**What the task requires:**
Reproduce the entries below exactly, but only from the line containing "u_fifo.mem_q: 248" to the line containing "123 | 0.1603 |", inclusive.

**Data under study:**
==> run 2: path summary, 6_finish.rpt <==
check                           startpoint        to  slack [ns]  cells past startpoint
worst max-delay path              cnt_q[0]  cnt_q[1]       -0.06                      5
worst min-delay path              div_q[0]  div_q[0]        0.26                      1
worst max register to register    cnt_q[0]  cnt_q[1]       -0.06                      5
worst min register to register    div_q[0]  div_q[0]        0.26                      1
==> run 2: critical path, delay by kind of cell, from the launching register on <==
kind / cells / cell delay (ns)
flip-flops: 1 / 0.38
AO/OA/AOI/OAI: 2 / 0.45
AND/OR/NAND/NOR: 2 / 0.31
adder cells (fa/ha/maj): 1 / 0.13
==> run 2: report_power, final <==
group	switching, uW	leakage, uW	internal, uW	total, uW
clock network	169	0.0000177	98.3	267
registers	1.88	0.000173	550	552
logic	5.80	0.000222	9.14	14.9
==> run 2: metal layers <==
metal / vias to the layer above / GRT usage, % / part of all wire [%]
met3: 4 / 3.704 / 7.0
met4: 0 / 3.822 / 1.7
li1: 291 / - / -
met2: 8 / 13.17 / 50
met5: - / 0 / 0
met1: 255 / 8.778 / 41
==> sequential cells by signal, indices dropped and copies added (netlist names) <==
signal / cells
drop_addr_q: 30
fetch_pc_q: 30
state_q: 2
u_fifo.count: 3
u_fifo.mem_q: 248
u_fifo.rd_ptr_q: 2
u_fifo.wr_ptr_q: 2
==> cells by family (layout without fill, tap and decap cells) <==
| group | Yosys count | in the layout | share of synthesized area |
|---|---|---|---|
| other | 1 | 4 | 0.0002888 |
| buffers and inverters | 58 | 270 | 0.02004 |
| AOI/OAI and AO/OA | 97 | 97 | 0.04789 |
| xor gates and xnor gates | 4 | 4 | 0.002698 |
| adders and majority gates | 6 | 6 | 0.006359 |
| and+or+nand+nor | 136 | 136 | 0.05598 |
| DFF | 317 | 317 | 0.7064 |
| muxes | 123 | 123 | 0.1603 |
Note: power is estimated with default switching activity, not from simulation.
$ cat src/rtl/psr_cond.sv
// Processor status register with branch-condition evaluator and a small flag save stack.
// Flags are ordered {N, Z, F, L, C}; condition results pulse one cycle after the request.
module psr_cond #(
  parameter int P_STACK_DEPTH = 4
) (
  input  logic       I_CLK,
  input  logic       I_RESET,
  input  logic       I_ENABLE,
  input  logic       I_STATUS_WE,
  input  logic [4:0] I_STATUS,
  input  logic [3:0] I_COND,
  input  logic       I_COND_REQ,
  input  logic       I_PUSH,
  input  logic       I_POP,
  output logic [4:0] O_FLAGS,
  output logic       O_COND_VALID,
  output logic       O_COND_TRUE,
  output logic       O_FULL,
  output logic       O_EMPTY,
  output logic       O_ERROR
);

  localparam int AW = $clog2(P_STACK_DEPTH);
  localparam int CW = AW + 1;

  localparam int B_C = 0;
  localparam int B_L = 1;
  localparam int B_F = 2;
  localparam int B_Z = 3;
  localparam int B_N = 4;

  logic [4:0]    flags_reg;
  logic [CW-1:0] count_reg;
  logic          valid_reg;
  logic          true_reg;
  logic          error_reg;
  logic [4:0]    stack_mem [P_STACK_DEPTH];

  logic          full;
  logic          empty;
  logic          push_req;
  logic          pop_req;
  logic          push_ok;
  logic          pop_ok;
  logic [AW-1:0] wr_addr;
  logic [AW-1:0] rd_addr;
  logic          cond_base;
  logic          cond_result;

  assign full     = (count_reg == CW'(P_STACK_DEPTH));
  assign empty    = (count_reg == '0);
  // A simultaneous push and pop cancel out entirely, including error reporting.
  assign push_req = I_ENABLE & I_PUSH & ~I_POP;
  assign pop_req  = I_ENABLE & I_POP & ~I_PUSH;
  assign push_ok  = push_req & ~full;
  assign pop_ok   = pop_req & ~empty;
  // When full the low bits wrap to 0, so top-of-stack is still wr_addr - 1.
  assign wr_addr  = count_reg[AW-1:0];
  assign rd_addr  = wr_addr - AW'(1);

  // Odd codes are the complement of the preceding even code.
  always_comb begin
    cond_base = 1'b0;
    case (I_COND[3:1])
      3'd0: cond_base = flags_reg[B_Z];
      3'd1: cond_base = flags_reg[B_C];
      3'd2: cond_base = flags_reg[B_L];
      3'd3: cond_base = flags_reg[B_N];
      3'd4: cond_base = flags_reg[B_F];
      3'd5: cond_base = ~flags_reg[B_L] & ~flags_reg[B_Z];
      3'd6: cond_base = ~flags_reg[B_N] & ~flags_reg[B_Z];
      3'd7: cond_base = 1'b1;
      default: cond_base = 1'b0;
    endcase
    cond_result = cond_base ^ I_COND[0];
  end

  always_ff @(posedge I_CLK) begin
    if (push_ok) begin
      stack_mem[wr_addr] <= flags_reg;
    end
  end

  always_ff @(posedge I_CLK or posedge I_RESET) begin
    if (I_RESET) begin
      flags_reg <= '0;
      count_reg <= '0;
      valid_reg <= 1'b0;
      true_reg  <= 1'b0;
      error_reg <= 1'b0;
    end else begin
      valid_reg <= I_ENABLE & I_COND_REQ;
      if (I_ENABLE && I_COND_REQ) begin
        true_reg <= cond_result;
      end
      if (pop_ok) begin
        flags_reg <= stack_mem[rd_addr];
      end else if (I_ENABLE && I_STATUS_WE) begin
        flags_reg <= I_STATUS;
      end
      if (push_ok) begin
        count_reg <= count_reg + CW'(1);
      end else if (pop_ok) begin
        count_reg <= count_reg - CW'(1);
      end
      if ((push_req && full) || (pop_req && empty)) begin
        error_reg <= 1'b1;
      end
    end
  end

  assign O_FLAGS      = flags_reg;
  assign O_COND_VALID = valid_reg;
  assign O_COND_TRUE  = true_reg;
  assign O_FULL       = full;
  assign O_EMPTY      = empty;
  assign O_ERROR      = error_reg;

endmodule

$ cat config.mk
export PLATFORM = sky130hd
export DESIGN_NAME = psr_cond
export DESIGN_NICKNAME = d
export VERILOG_FILES = /design/src/rtl/psr_cond.sv
export SDC_FILE = /design/constraint.sdc
export NUM_CORES = 1
export LEC_CHECK = 0
export ABC_AREA = 1
export CORE_MARGIN = 8
export CORE_UTILIZATION = 30
export DETAILED_ROUTE_END_ITERATION = 8
export DONT_BUFFER_PORTS = 1
export GPL_ROUTABILITY_DRIVEN = 0
export PLACE_DENSITY = 0.43
export SLEW_MARGIN = 40
export SYNTH_ARGS = -nofsm -noshare
export SYNTH_HDL_FRONTEND = slang
export SYNTH_SLANG_ARGS = --single-unit
export TNS_END_PERCENT = 20
$ cat constraint.sdc
create_clock -name I_CLK -period 3.03 [get_ports I_CLK]
set_input_delay 0.606 -clock I_CLK [delete_from_list [all_inputs] [get_ports I_CLK]]
set_output_delay 0.606 -clock I_CLK [all_outputs]
set_load 0.03 [all_outputs]
==> flow_summary_export.csv, run 1 <==
group,metric,value,unit
status,status,"finished clean",
sta,post-route-min-period,2509,ps
min_path,hold_path.class,"in2async",
final_layout,fill_cells,507,
detailed_routing,drc,0,
clock_tree,hold_buffers,0,
worst_setup_path,critPathKind,"reg2out",
clock_tree,cts-htree-levels,2,
synthesis,synth_area_leader_cell,"edfxtp_1",
sta,fmax,398.5,MHz
sta,skew,3.354,ps
final_layout,largest_register_ffs,20,
clock_tree,post_cts_resized,0,
worst_setup_path,arrival,1900,ps
clock_tree,numCtsBuffers,5,
floorplanning,initial_core_util,0.3118,
worst_setup_path,cp-end-kind,"output port",
final_layout,area_growth,10.63,%
synthesis,netlist_instances,147,
pwr,p_leak,0.6737,nW
clock_tree,clk_path_buf_depth,2,
final_layout,n_antenna_cell,0,
clock_tree,root_buffer,"clkbuf_8",
global_routing,first_global_vias,979,
global_routing,antenna_found_initial,0,
sta,report.final.slew_viol_count,0,
clock_tree,cts_setup_buffers,0,
floorplanning,core,4755,um^2
pwr,ir_worst_vdd,0.3895,mV
sta,whs,206.8,ps
worst_setup_path,cp_max_fo,15,
synthesis,synth_top_area_share,0.4051,
floorplanning,dieHeight,86.30,um
synthesis,synth.avg_cell_area,10.09,um^2
detailed_routing,firstDrtPassIters,4,
place,dpl.hpwl,2533,um
worst_setup_path,cp-start-kind,"register",
sta,tightest_slew,506.2,ps
floorplanning,die_width,86.30,um
synthesis,yosysWarnings,0,
sta,relSlewSlack,0.6626,
floorplanning,boundaryPins,26,
sta,finalWorstSetupSlack,520.7,ps
worst_setup_path,rrSetupSlack,680,ps
detailed_routing,via_per_inst,4.382,
sta,setup_viol,0,
worst_setup_path,crit_required,2420,ps
detailed_routing,via_count,964,
place,dp_worst_setup_slack,710.9,ps
detailed_routing,drtIter0Drc,110,
global_routing,grt_max_degree,16,
synthesis,ys_seq_area_frac,0.5907,
sta,final.period_utilization,0.8282,
final_layout,final_common_cell,"nor2_1",
synthesis,ys_types,22,
sta,rsz0062_at_grt,"no",
clock_tree,clkSinkCount,31,
synthesis,syn_nets,168,
synthesis,synth_area_leaders,"edfxtp_1 (41%), dfrtp_1 (19%), nor2_1 (6.8%), nand2_1 (5.8%), inv_1 (4.6%)",
sta,fin_setup_tns,0,ps
final_layout,mostFrequentLayoutCells,"nor2_1 (27), nand2_1 (23), edfxtp_1 (20)",
global_routing,grt_pass1_wl,5147,um
detailed_routing,post_drt_wl_per_cell,14.60,um
clock_tree,cts_tree,"yes",
pwr,powerDensity,883.7,nW/um^2
final_layout,drive_above_1_share,0.1176,
global_routing,grt_overflow_total,0,
detailed_routing,drt_wl_total,3212,um
synthesis,syn_area,1483,um^2
global_routing,globalRouteTotalUtil,0.09165,
place,portBuffers,0,
floorplanning,fp-row-count,25,
clock_tree,clk-insertion-delay-late,280,ps
final_layout,fin_nets,173,
final_layout,final_util,0.3450,
sta,finalHoldViolations,0,
synthesis,synth.ff_latch_count,31,
job,cap_violations,0,
detailed_routing,postRouteAntennaNets,0,
floorplanning,die_area,7448,um^2
clock_tree,clk_pin_slew,60,ps
synthesized netlist by cell type, drive strengths merged:
library cell / count
nor2: 28
nand2: 27
edfxtp: 20
inv: 19
o21ai: 14
dfrtp: 11
o22ai: 8
a21oi: 7
ha: 4
buf: 2
nand3: 2
a221o: 1
fa: 1
nor3: 1
xnor2: 1
xor2: 1
where the power goes:
| part | internal [mW] | leakage [nW] | switching, mW | total (mW) |
|---|---|---|---|---|
| Clock | 0.157 | 0.0477 | 0.151 | 0.307 |
| Combinational | 0.161 | 0.316 | 0.285 | 0.446 |
| Sequential | 0.538 | 0.310 | 0.158 | 0.696 |
| Total | 0.856 | 0.674 | 0.594 | 1.45 |
kinds of logic after synthesis:
family / after synthesis / share of synthesized area
AND/OR/NAND/NOR: 58 / 0.1722
flip-flops: 31 / 0.5907
AO/OA/AOI/OAI: 30 / 0.1165
buffers and inverters: 21 / 0.05654
adder cells (fa/ha/maj): 5 / 0.04726
XOR/XNOR: 2 / 0.01688
metrics by stage:
stage,power [mW],std cells,cell area [um^2]
final,1.450,220,1640
after global routing,1.558,220,1640
after CTS,1.470,220,1640
after detailed placement,1.155,212,1556
after global placement,1.160,212,1556
after floorplan,1.041,147,1483
final cells by class:
cell class | instances | area (um^2) | area share
clock buffer | 5 | 68.82 | 0.04195
multi-input combinational | 95 | 523.0 | 0.3188
inverter | 19 | 73.82 | 0.04500
tap | 67 | 83.83 | 0.05111
sequential | 31 | 875.8 | 0.5339
clock inverter | 3 | 15.01 | 0.009153
critical path, cell delays in order (launching register included):
cell and delay (ps):
dfrtp_1 560, inv_1 340, ha_1 250, inv_1 80, nor2_2 390
worst paths after layout:
check,startpoint,endpoint,cells past startpoint
min reg2reg,count_reg[2],count_reg[2],1
max,count_reg[0],O_EMPTY,4
max reg2reg,count_reg[0],count_reg[2],8
min in group I_CLK,I_ENABLE,O_COND_VALID,2
max in group asynchronous,I_RESET,O_FLAGS[4],1
min,I_RESET,count_reg[0],1
layer usage:
metal / up-vias / part of all wire / global-route usage
met3: 5 / 0.095 / 0.04915
met2: 30 / 0.45 / 0.1379
met5: - / 0 / 0
met4: 0 / 0.017 / 0.04225
li1: 496 / - / -
met1: 433 / 0.43 / 0.1045
Power figures use the tool's default switching activity.
==> run 2, diff against run 1 <==
--- a/config.mk
+++ b/config.mk
@@ -11,7 +11,7 @@
 export DETAILED_ROUTE_END_ITERATION = 8
 export DONT_BUFFER_PORTS = 1
 export GPL_ROUTABILITY_DRIVEN = 0
-export PLACE_DENSITY = 0.43
+export PLACE_DENSITY = 0.44
 export SLEW_MARGIN = 40
 export SYNTH_ARGS = -nofsm -noshare
 export SYNTH_HDL_FRONTEND = slang
==> constraint.sdc (replaced) <==
create_clock -name I_CLK -period 2 [get_ports I_CLK]
set_input_delay 0.4 -clock I_CLK [delete_from_list [all_inputs] [get_ports I_CLK]]
set_output_delay 0.4 -clock I_CLK [all_outputs]
set_load 0.03 [all_outputs]
==> run 2 against run 1 <==
Largest cell class unchanged. Critical endpoint unchanged. Non-clock buffer count rose by 8. Clock skew rose by 5.5 ps. Sequential cell count did not move. Global-route usage rose by 0.57 points. Via count rose by 7.1%. Register-to-register slack got worse by 460 ps. Sequential share of layout area fell by 2.5 points.
==> flow_summary_export.csv, run 2 (synthesized netlist as in run 1, its figures left out) <==
group,metric,value,unit
final_layout,final_common_cell,"nor2_1",
place,dp_worst_setup_slack,238.3,ps
worst_setup_path,cp-end-kind,"output port",
floorplanning,dieHeight,86.30,um
clock_tree,clk-insertion-delay-late,280,ps
detailed_routing,drt_wl_total,3289,um
sta,tightest_slew,476.1,ps
global_routing,first_global_vias,1094,
final_layout,fin_cells,228,
sta,whs,12.00,ps
floorplanning,fp-row-count,25,
worst_setup_path,crit_top_cell,"inv_1",
place,place_inst,220,
status,status,"finished clean",
final_layout,n_antenna_cell,0,
global_routing,grt_max_degree,15,
worst_setup_path,cpPeakStageDelay,420,ps
detailed_routing,drtIter0Drc,56,
sta,final.period_utilization,0.9391,
worst_setup_path,critPathKind,"reg2out",
clock_tree,root_buffer,"clkbuf_8",
global_routing,grt_pass1_wl,5589,um
final_layout,largest_register_ffs,20,
sta,finalHoldViolations,0,
worst_setup_path,cp-start-kind,"register",
sta,post-route-min-period,1878,ps
clock_tree,cts_setup_buffers,0,
worst_setup_path,cp_max_fo,4,
detailed_routing,via_per_inst,4.526,
detailed_routing,drc,0,
clock_tree,cts-htree-levels,2,
global_routing,grt_overflow_total,0,
floorplanning,die_width,86.30,um
sta,relSlewSlack,0.6826,
clock_tree,clk_path_buf_depth,2,
sta,skew,8.878,ps
sta,fin_setup_tns,0,ps
pwr,ir_worst_vdd,0.5285,mV
sta,setup_viol,0,
detailed_routing,postRouteAntennaNets,0,
pwr,powerDensity,1366,nW/um^2
floorplanning,initial_core_util,0.3118,
final_layout,fill_cells,506,
worst_setup_path,arrival,1480,ps
detailed_routing,firstDrtPassIters,4,
final_layout,area_growth,16.03,%
floorplanning,boundaryPins,26,
global_routing,antenna_found_initial,0,
clock_tree,post_cts_resized,0,
global_routing,globalRouteTotalUtil,0.09733,
worst_setup_path,slowest_stage,"dfrtp_1",
job,cap_violations,0,
min_path,hold_path.class,"in2async",
detailed_routing,via_count,1032,
place,portBuffers,0,
final_layout,fin_nets,181,
floorplanning,core,4755,um^2
worst_setup_path,crit_required,1600,ps
final_layout,final_util,0.3618,
detailed_routing,post_drt_wl_per_cell,14.43,um
clock_tree,clkSinkCount,31,
place,dpl.hpwl,2568,um
clock_tree,clk_pin_slew,60,ps
final_layout,drive_above_1_share,0.1553,
clock_tree,hold_buffers,0,
sta,rsz0062_at_grt,"no",
sta,report.final.slew_viol_count,0,
sta,finalWorstSetupSlack,121.8,ps
final_layout,mostFrequentLayoutCells,"nor2_1 (27), nand2_1 (23), edfxtp_1 (20)",
floorplanning,die_area,7448,um^2
worst_setup_path,path_cells,"inv_1 > ha_1 > inv_1 > nor2_2 > buf_4",
sta,fmax,532.4,MHz
clock_tree,numCtsBuffers,5,
pwr,p_leak,0.7193,nW
clock_tree,cts_tree,"yes",
run 2: changes by cell type in the layout (fill, tap and decap cells not counted):
cell | before | now
clkbuf_1 | 0 | 1
buf_4 | 0 | 7
clkbuf_8 | 5 | 6
clkinv_2 | 3 | 1
buf_12 | 0 | 1
run 2: worst paths after layout:
path / from / to / slack [ps] / cells past startpoint
setup / recovery: count_reg[1] / O_EMPTY / 120 / 5
hold / removal: I_RESET / O_ERROR / 10 / 1
setup reg to reg: count_reg[1] / count_reg[2] / 220 / 8
hold reg to reg: count_reg[2] / count_reg[2] / 530 / 1
max in group asynchronous: I_RESET / count_reg[0] / 1680 / 1
min in group I_CLK: I_ENABLE / O_COND_VALID / 280 / 2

**Final answer:**
u_fifo.mem_q: 248
u_fifo.rd_ptr_q: 2
u_fifo.wr_ptr_q: 2
==> cells by family (layout without fill, tap and decap cells) <==
| group | Yosys count | in the layout | share of synthesized area |
|---|---|---|---|
| other | 1 | 4 | 0.0002888 |
| buffers and inverters | 58 | 270 | 0.02004 |
| AOI/OAI and AO/OA | 97 | 97 | 0.04789 |
| xor gates and xnor gates | 4 | 4 | 0.002698 |
| adders and majority gates | 6 | 6 | 0.006359 |
| and+or+nand+nor | 136 | 136 | 0.05598 |
| DFF | 317 | 317 | 0.7064 |
| muxes | 123 | 123 | 0.1603 |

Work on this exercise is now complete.